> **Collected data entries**
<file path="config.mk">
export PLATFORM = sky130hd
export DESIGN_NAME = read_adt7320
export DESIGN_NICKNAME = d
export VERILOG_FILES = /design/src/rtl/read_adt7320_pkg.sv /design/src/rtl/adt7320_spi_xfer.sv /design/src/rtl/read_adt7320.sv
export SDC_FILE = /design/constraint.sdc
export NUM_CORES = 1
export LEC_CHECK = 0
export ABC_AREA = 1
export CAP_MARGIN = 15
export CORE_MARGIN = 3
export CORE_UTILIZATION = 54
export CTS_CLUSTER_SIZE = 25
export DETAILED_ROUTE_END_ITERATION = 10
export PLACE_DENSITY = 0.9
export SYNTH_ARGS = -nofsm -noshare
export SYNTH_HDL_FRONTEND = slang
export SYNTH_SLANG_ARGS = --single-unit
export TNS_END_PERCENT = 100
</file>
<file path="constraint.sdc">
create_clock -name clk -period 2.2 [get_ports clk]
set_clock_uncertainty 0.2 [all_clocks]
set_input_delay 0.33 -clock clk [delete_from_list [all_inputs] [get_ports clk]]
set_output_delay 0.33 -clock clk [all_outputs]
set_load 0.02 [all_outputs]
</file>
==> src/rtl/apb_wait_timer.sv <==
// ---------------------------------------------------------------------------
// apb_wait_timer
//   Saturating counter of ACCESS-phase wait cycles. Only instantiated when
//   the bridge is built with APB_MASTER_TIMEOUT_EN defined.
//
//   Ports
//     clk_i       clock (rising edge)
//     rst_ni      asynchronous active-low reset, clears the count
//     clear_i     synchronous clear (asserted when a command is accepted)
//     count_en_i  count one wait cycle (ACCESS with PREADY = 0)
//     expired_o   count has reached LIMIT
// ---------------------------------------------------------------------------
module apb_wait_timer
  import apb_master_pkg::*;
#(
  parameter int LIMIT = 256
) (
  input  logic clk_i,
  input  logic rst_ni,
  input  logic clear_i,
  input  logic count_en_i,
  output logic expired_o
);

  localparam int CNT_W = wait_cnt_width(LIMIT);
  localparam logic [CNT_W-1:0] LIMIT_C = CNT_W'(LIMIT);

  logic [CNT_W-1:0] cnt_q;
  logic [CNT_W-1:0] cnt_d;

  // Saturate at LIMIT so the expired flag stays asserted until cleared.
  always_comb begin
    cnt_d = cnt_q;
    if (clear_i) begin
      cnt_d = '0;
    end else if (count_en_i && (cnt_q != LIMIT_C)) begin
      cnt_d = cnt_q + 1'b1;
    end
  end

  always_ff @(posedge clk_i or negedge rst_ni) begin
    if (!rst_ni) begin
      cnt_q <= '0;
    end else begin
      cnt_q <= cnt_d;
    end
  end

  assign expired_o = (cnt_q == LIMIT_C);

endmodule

> **Exercise**
Lines holding the word "with" are the answer; copy every one from the records above.

> **Solution below**
//   the bridge is built with APB_MASTER_TIMEOUT_EN defined.
//     count_en_i  count one wait cycle (ACCESS with PREADY = 0)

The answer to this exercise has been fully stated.